Let's check the inferred schema for the dataset. We may need to wait for the upload to be processed.

In [10]:
from smart_config.resource import wait_for_nonempty_schema, set_outputs, set_data_type
from whylabs_toolkit.monitor import ColumnDataType

# schema = wait_for_nonempty_schema(demo_org_id, demo_dataset_id)
# schema

Our dataset has some output fields that don't use the naming convention, and some fields with the wrong inferred type. Let's fix that.

In [11]:
schema = set_outputs(demo_org_id, demo_dataset_id, ['predicted', 'income'])
schema = set_data_type(demo_org_id, demo_dataset_id, ColumnDataType.fractional, ['capital-gain', 'capital-loss'])
schema

{'columns': {},
 'metadata': {'author': 'system',
              'updated_timestamp': 1689603648383,
              'version': 6},
 'metrics': {}}

In [12]:
from smart_config.ref_profile import check_create_ref_profile
from smart_config.ref_profile import get_ref_profile_by_name

ref_dataset_name = 'adult-train'
ref_data = './data_randomized_drift_missing/adult/adult_reference_dataset.csv'

ref_df = pd.read_csv(ref_data)
demo_ref_profile = why.log(ref_df)

check_create_ref_profile(demo_org_id, demo_dataset_id, ref_dataset_name, demo_ref_profile)

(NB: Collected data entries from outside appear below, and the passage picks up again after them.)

## src/rtl/wb_arbiter_rr_pkg.sv

```systemverilog
// Shared Wishbone constants, arbiter state encoding, request payload and slave address map.
package wb_arbiter_rr_pkg;

   localparam int unsigned WB_ADR_W = 32;
   localparam int unsigned WB_DAT_W = 32;
   localparam int unsigned WB_SEL_W = 4;

   localparam logic [WB_ADR_W-1:0] ADR_UART_CTRL = 32'h0000_0003;
   localparam logic [WB_ADR_W-1:0] ADR_BAUD      = 32'h0000_0004;
   localparam logic [WB_ADR_W-1:0] ADR_UART_STAT = 32'h0000_0005;
   localparam logic [WB_ADR_W-1:0] ADR_TX_BUF    = 32'h0000_0007;
   localparam logic [WB_ADR_W-1:0] ADR_CNT_CTRL  = 32'h0000_0008;
   localparam logic [WB_ADR_W-1:0] ADR_RESULT    = 32'h0000_0009;
   localparam logic [WB_ADR_W-1:0] ADR_INTERP    = 32'h0000_000A;

   typedef enum logic [1:0] {
      ST_IDLE  = 2'd0,
      ST_OWNED = 2'd1,
      ST_TOUT  = 2'd2
   } arb_state_t;

   // Per-master request payload that is muxed onto the slave side.
   typedef struct packed {
      logic                we;
      logic                lock;
      logic [WB_SEL_W-1:0] sel;
      logic [WB_ADR_W-1:0] adr;
      logic [WB_DAT_W-1:0] dat;
   } wb_req_t;

   function automatic logic adr_mapped(input logic [WB_ADR_W-1:0] adr);
      return adr inside {ADR_UART_CTRL, ADR_BAUD, ADR_UART_STAT, ADR_TX_BUF,
                         ADR_CNT_CTRL, ADR_RESULT, ADR_INTERP};
   endfunction

endpackage

```

## src/rtl/wb_arbiter_rr_if.sv

```systemverilog
// Bundle of master-side and slave-side Wishbone signals around the arbiter.
interface wb_arbiter_rr_if
   import wb_arbiter_rr_pkg::*;
#(
   parameter int unsigned NUM_MASTERS = 2
);
   logic [NUM_MASTERS-1:0]          m_cyc_i;
   logic [NUM_MASTERS-1:0]          m_stb_i;
   logic [NUM_MASTERS-1:0]          m_we_i;
   logic [NUM_MASTERS-1:0]          m_lock_i;
   logic [WB_SEL_W*NUM_MASTERS-1:0] m_sel_i;
   logic [WB_ADR_W*NUM_MASTERS-1:0] m_adr_i;
   logic [WB_DAT_W*NUM_MASTERS-1:0] m_dat_i;
   logic [WB_DAT_W-1:0]             m_dat_o;
   logic [NUM_MASTERS-1:0]          m_ack_o;
   logic [NUM_MASTERS-1:0]          m_err_o;
   logic [NUM_MASTERS-1:0]          m_rty_o;

   logic                s_cyc_o;
   logic                s_stb_o;
   logic                s_we_o;
   logic                s_lock_o;
   logic [WB_SEL_W-1:0] s_sel_o;
   logic [WB_ADR_W-1:0] s_adr_o;
   logic [WB_DAT_W-1:0] s_dat_o;
   logic [WB_DAT_W-1:0] s_dat_i;
   logic                s_ack_i;
   logic                s_err_i;
   logic                s_rty_i;

   logic [NUM_MASTERS-1:0] grant_o;
   logic                   timeout_o;

   // Arbiter view.
   modport slave (
      input  m_cyc_i, m_stb_i, m_we_i, m_lock_i, m_sel_i, m_adr_i, m_dat_i,
      input  s_dat_i, s_ack_i, s_err_i, s_rty_i,
      output m_dat_o, m_ack_o, m_err_o, m_rty_o,
      output s_cyc_o, s_stb_o, s_we_o, s_lock_o, s_sel_o, s_adr_o, s_dat_o,
      output grant_o, timeout_o
   );

   // Environment view: masters plus the shared slave.
   modport master (
      output m_cyc_i, m_stb_i, m_we_i, m_lock_i, m_sel_i, m_adr_i, m_dat_i,
      output s_dat_i, s_ack_i, s_err_i, s_rty_i,
      input  m_dat_o, m_ack_o, m_err_o, m_rty_o,
      input  s_cyc_o, s_stb_o, s_we_o, s_lock_o, s_sel_o, s_adr_o, s_dat_o,
      input  grant_o, timeout_o
   );

endinterface

```

## src/rtl/wb_arbiter_rr_pick.sv

```systemverilog
// Round-robin priority selector: first requester after the last owner, wrapping.
module wb_arbiter_rr_pick #(
   parameter int unsigned N     = 2,
   parameter int unsigned IDX_W = 1
) (
   input  logic [N-1:0]     req,
   input  logic [IDX_W-1:0] last,
   output logic [N-1:0]     gnt,
   output logic [IDX_W-1:0] idx,
   output logic             valid
);

   logic [IDX_W-1:0] cand;

   // Scan last+1 .. last+N so the previous owner has the lowest priority.
   always_comb begin
      gnt   = '0;
      idx   = '0;
      valid = 1'b0;
      cand  = '0;
      for (int unsigned i = 1; i <= N; i++) begin
         cand = IDX_W'((32'(last) + i) % N);
         if (!valid && req[cand]) begin
            gnt[cand] = 1'b1;
            idx       = cand;
            valid     = 1'b1;
         end
      end
   end

endmodule

```

## src/rtl/wb_arbiter_rr.sv

```systemverilog
// Round-robin Wishbone B4 classic arbiter with per-transfer timeout and lock support.
module wb_arbiter_rr
   import wb_arbiter_rr_pkg::*;
#(
   parameter int unsigned NUM_MASTERS = 2,
   parameter int unsigned TIMEOUT     = 1024,
   parameter int unsigned TO_W        = 16
) (
   input logic            clk_i,
   input logic            rst_i,
   wb_arbiter_rr_if.slave bus
);

   localparam int unsigned     IDX_W   = (NUM_MASTERS > 1) ? $clog2(NUM_MASTERS) : 1;
   localparam logic [TO_W-1:0] TO_LAST = TO_W'(TIMEOUT - 1);

   arb_state_t             state, state_nxt;
   logic [NUM_MASTERS-1:0] grant, grant_nxt;
   logic [IDX_W-1:0]       last, last_nxt;
   logic [TO_W-1:0]        cnt, cnt_nxt;

   logic [NUM_MASTERS-1:0] pick_gnt;
   logic [IDX_W-1:0]       pick_idx;
   logic                   pick_valid;

   wb_req_t                req_a [NUM_MASTERS];
   wb_req_t                s_req;
   logic                   s_cyc, s_stb, tout;
   logic [NUM_MASTERS-1:0] ack, err, rty;

   for (genvar k = 0; k < NUM_MASTERS; k++) begin : g_unpack
      assign req_a[k] = '{we:   bus.m_we_i[k],
                          lock: bus.m_lock_i[k],
                          sel:  bus.m_sel_i[k*WB_SEL_W +: WB_SEL_W],
                          adr:  bus.m_adr_i[k*WB_ADR_W +: WB_ADR_W],
                          dat:  bus.m_dat_i[k*WB_DAT_W +: WB_DAT_W]};
   end

   wb_arbiter_rr_pick #(
      .N     (NUM_MASTERS),
      .IDX_W (IDX_W)
   ) u_pick (
      .req   (bus.m_cyc_i),
      .last  (last),
      .gnt   (pick_gnt),
      .idx   (pick_idx),
      .valid (pick_valid)
   );

   always_ff @(posedge clk_i) begin
      if (rst_i) begin
         state <= ST_IDLE;
         grant <= '0;
         last  <= IDX_W'(NUM_MASTERS - 1);
         cnt   <= '0;
      end else begin
         state <= state_nxt;
         grant <= grant_nxt;
         last  <= last_nxt;
         cnt   <= cnt_nxt;
      end
   end

   // While owned, last always holds the index of the granted master.
   always_comb begin
      state_nxt = state;
      grant_nxt = grant;
      last_nxt  = last;
      cnt_nxt   = cnt;
      s_cyc     = 1'b0;
      s_stb     = 1'b0;
      s_req     = '0;
      ack       = '0;
      err       = '0;
      rty       = '0;
      tout      = 1'b0;
      unique case (state)
         ST_IDLE: begin
            cnt_nxt = '0;
            if (pick_valid) begin
               grant_nxt = pick_gnt;
               last_nxt  = pick_idx;
               state_nxt = ST_OWNED;
            end
         end
         ST_OWNED: begin
            s_cyc = bus.m_cyc_i[last];
            s_stb = bus.m_stb_i[last];
            s_req = req_a[last];
            if (s_stb) begin
               err[last] = bus.s_err_i;
               ack[last] = bus.s_ack_i & ~bus.s_err_i;
               rty[last] = bus.s_rty_i;
            end
            if (!(bus.m_cyc_i[last] || bus.m_lock_i[last])) begin
               state_nxt = ST_IDLE;
               grant_nxt = '0;
               cnt_nxt   = '0;
            end else if (bus.s_ack_i || bus.s_err_i || bus.s_rty_i) begin
               cnt_nxt = '0;
            end else if (s_stb) begin
               if ((TIMEOUT != 0) && (cnt == TO_LAST)) begin
                  state_nxt = ST_TOUT;
                  cnt_nxt   = '0;
               end else begin
                  cnt_nxt = cnt + TO_W'(1);
               end
            end
         end
         ST_TOUT: begin
            // Slave is cut off for one cycle; the owner keeps the grant and sees err.
            s_req     = req_a[last];
            err[last] = 1'b1;
            tout      = 1'b1;
            cnt_nxt   = '0;
            state_nxt = ST_OWNED;
         end
         default: begin
            state_nxt = ST_IDLE;
            grant_nxt = '0;
         end
      endcase
   end

   assign bus.s_cyc_o   = s_cyc;
   assign bus.s_stb_o   = s_stb;
   assign bus.s_we_o    = s_req.we;
   assign bus.s_lock_o  = s_req.lock;
   assign bus.s_sel_o   = s_req.sel;
   assign bus.s_adr_o   = s_req.adr;
   assign bus.s_dat_o   = s_req.dat;
   assign bus.m_dat_o   = bus.s_dat_i;
   assign bus.m_ack_o   = ack;
   assign bus.m_err_o   = err;
   assign bus.m_rty_o   = rty;
   assign bus.grant_o   = grant;
   assign bus.timeout_o = tout;

endmodule

```

## src/flat_wrapper.sv

```systemverilog
// flat-port wrapper written by rule: the top's interface ports become plain ports
module wb_arbiter_rr_flat import wb_arbiter_rr_pkg::*;
#(
   parameter int unsigned NUM_MASTERS = 2,
   parameter int unsigned TIMEOUT     = 1024,
   parameter int unsigned TO_W        = 16
)
  (clk_i, rst_i, bus_m_cyc_i, bus_m_stb_i, bus_m_we_i, bus_m_lock_i, bus_m_sel_i, bus_m_adr_i, bus_m_dat_i, bus_s_dat_i, bus_s_ack_i, bus_s_err_i, bus_s_rty_i, bus_m_dat_o, bus_m_ack_o, bus_m_err_o, bus_m_rty_o, bus_s_cyc_o, bus_s_stb_o, bus_s_we_o, bus_s_lock_o, bus_s_sel_o, bus_s_adr_o, bus_s_dat_o, bus_grant_o, bus_timeout_o);
  wb_arbiter_rr_if #(.NUM_MASTERS(NUM_MASTERS)) bus_i ();
  input logic clk_i;
  input logic rst_i;
  input wire logic [$bits(bus_i.m_cyc_i)-1:0] bus_m_cyc_i;
  input wire logic [$bits(bus_i.m_stb_i)-1:0] bus_m_stb_i;
  input wire logic [$bits(bus_i.m_we_i)-1:0] bus_m_we_i;
  input wire logic [$bits(bus_i.m_lock_i)-1:0] bus_m_lock_i;
  input wire logic [$bits(bus_i.m_sel_i)-1:0] bus_m_sel_i;
  input wire logic [$bits(bus_i.m_adr_i)-1:0] bus_m_adr_i;
  input wire logic [$bits(bus_i.m_dat_i)-1:0] bus_m_dat_i;
  input wire logic [$bits(bus_i.s_dat_i)-1:0] bus_s_dat_i;
  input wire logic [$bits(bus_i.s_ack_i)-1:0] bus_s_ack_i;
  input wire logic [$bits(bus_i.s_err_i)-1:0] bus_s_err_i;
  input wire logic [$bits(bus_i.s_rty_i)-1:0] bus_s_rty_i;
  output wire logic [$bits(bus_i.m_dat_o)-1:0] bus_m_dat_o;
  output wire logic [$bits(bus_i.m_ack_o)-1:0] bus_m_ack_o;
  output wire logic [$bits(bus_i.m_err_o)-1:0] bus_m_err_o;
  output wire logic [$bits(bus_i.m_rty_o)-1:0] bus_m_rty_o;
  output wire logic [$bits(bus_i.s_cyc_o)-1:0] bus_s_cyc_o;
  output wire logic [$bits(bus_i.s_stb_o)-1:0] bus_s_stb_o;
  output wire logic [$bits(bus_i.s_we_o)-1:0] bus_s_we_o;
  output wire logic [$bits(bus_i.s_lock_o)-1:0] bus_s_lock_o;
  output wire logic [$bits(bus_i.s_sel_o)-1:0] bus_s_sel_o;
  output wire logic [$bits(bus_i.s_adr_o)-1:0] bus_s_adr_o;
  output wire logic [$bits(bus_i.s_dat_o)-1:0] bus_s_dat_o;
  output wire logic [$bits(bus_i.grant_o)-1:0] bus_grant_o;
  output wire logic [$bits(bus_i.timeout_o)-1:0] bus_timeout_o;
  assign bus_i.m_cyc_i = bus_m_cyc_i;
  assign bus_i.m_stb_i = bus_m_stb_i;
  assign bus_i.m_we_i = bus_m_we_i;
  assign bus_i.m_lock_i = bus_m_lock_i;
  assign bus_i.m_sel_i = bus_m_sel_i;
  assign bus_i.m_adr_i = bus_m_adr_i;
  assign bus_i.m_dat_i = bus_m_dat_i;
  assign bus_i.s_dat_i = bus_s_dat_i;
  assign bus_i.s_ack_i = bus_s_ack_i;
  assign bus_i.s_err_i = bus_s_err_i;
  assign bus_i.s_rty_i = bus_s_rty_i;
  assign bus_m_dat_o = bus_i.m_dat_o;
  assign bus_m_ack_o = bus_i.m_ack_o;
  assign bus_m_err_o = bus_i.m_err_o;
  assign bus_m_rty_o = bus_i.m_rty_o;
  assign bus_s_cyc_o = bus_i.s_cyc_o;
  assign bus_s_stb_o = bus_i.s_stb_o;
  assign bus_s_we_o = bus_i.s_we_o;
  assign bus_s_lock_o = bus_i.s_lock_o;
  assign bus_s_sel_o = bus_i.s_sel_o;
  assign bus_s_adr_o = bus_i.s_adr_o;
  assign bus_s_dat_o = bus_i.s_dat_o;
  assign bus_grant_o = bus_i.grant_o;
  assign bus_timeout_o = bus_i.timeout_o;
  wb_arbiter_rr #(.NUM_MASTERS(NUM_MASTERS), .TIMEOUT(TIMEOUT), .TO_W(TO_W)) u_core (.clk_i(clk_i), .rst_i(rst_i), .bus(bus_i));
endmodule
```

INFO:whylogs.api.writer.whylabs:checking: https://whylabs-public.s3.us-west-2.amazonaws.com/whylogs_config/whylabs_condition_count_disabled
INFO:whylogs.api.writer.whylabs:checking: https://whylabs-public.s3.us-west-2.amazonaws.com/whylogs_config/whylabs_condition_count_disabled
INFO:whylogs.api.writer.whylabs:headers are: {'x-amz-id-2': 'D0t6UI5MoUHyBVpDFO42jSrI+iAEUs/fwO3vm4yIuvqnpZvwHlXuiVxQdY+M4gSROIUwTYl1GsI=', 'x-amz-request-id': 'N3TBRND9R276VN14', 'Date': 'Mon, 17 Jul 2023 14:20:51 GMT', 'Last-Modified': 'Thu, 23 Feb 2023 17:53:29 GMT', 'ETag': '"c4ca4238a0b923820dcc509a6f75849b"', 'x-amz-server-side-encryption': 'AES256', 'Accept-Ranges': 'bytes', 'Content-Type': 'binary/octet-stream', 'Server': 'AmazonS3', 'Content-Length': '1'} code: 200
INFO:whylogs.api.writer.whylabs:found the whylabs condition count disabled file so running uncompound on condition count metrics
INFO:whylogs.api.writer.whylabs:Done uploading org-Ae8Sen/hack-1/1689603649163 to https://api.whylabsapp.com wit

## Set up recommended monitors

We're ready to set up the recommended monitors. We need to get the unique ID for the uploaded reference profile, so we use `get_ref_profile_by_name` to find the profile metadata.

In [13]:
ref_profile_metadata = get_ref_profile_by_name(demo_org_id, demo_dataset_id, ref_dataset_name)
ref_profile_id = ref_profile_metadata.id
ref_profile_id

'ref-jmHJ6e4fgUIde1FL'

Then we pass the reference profile into `setup_recommended_monitors`. This will look at the profile and generate tailored monitors.

In [None]:
from smart_config.recommenders.whylabs_recommender import setup_recommended_monitors

setup_recommended_monitors(org_id=demo_org_id, dataset_id=demo_dataset_id, ref_profile=demo_ref_profile, ref_profile_id=ref_profile_id)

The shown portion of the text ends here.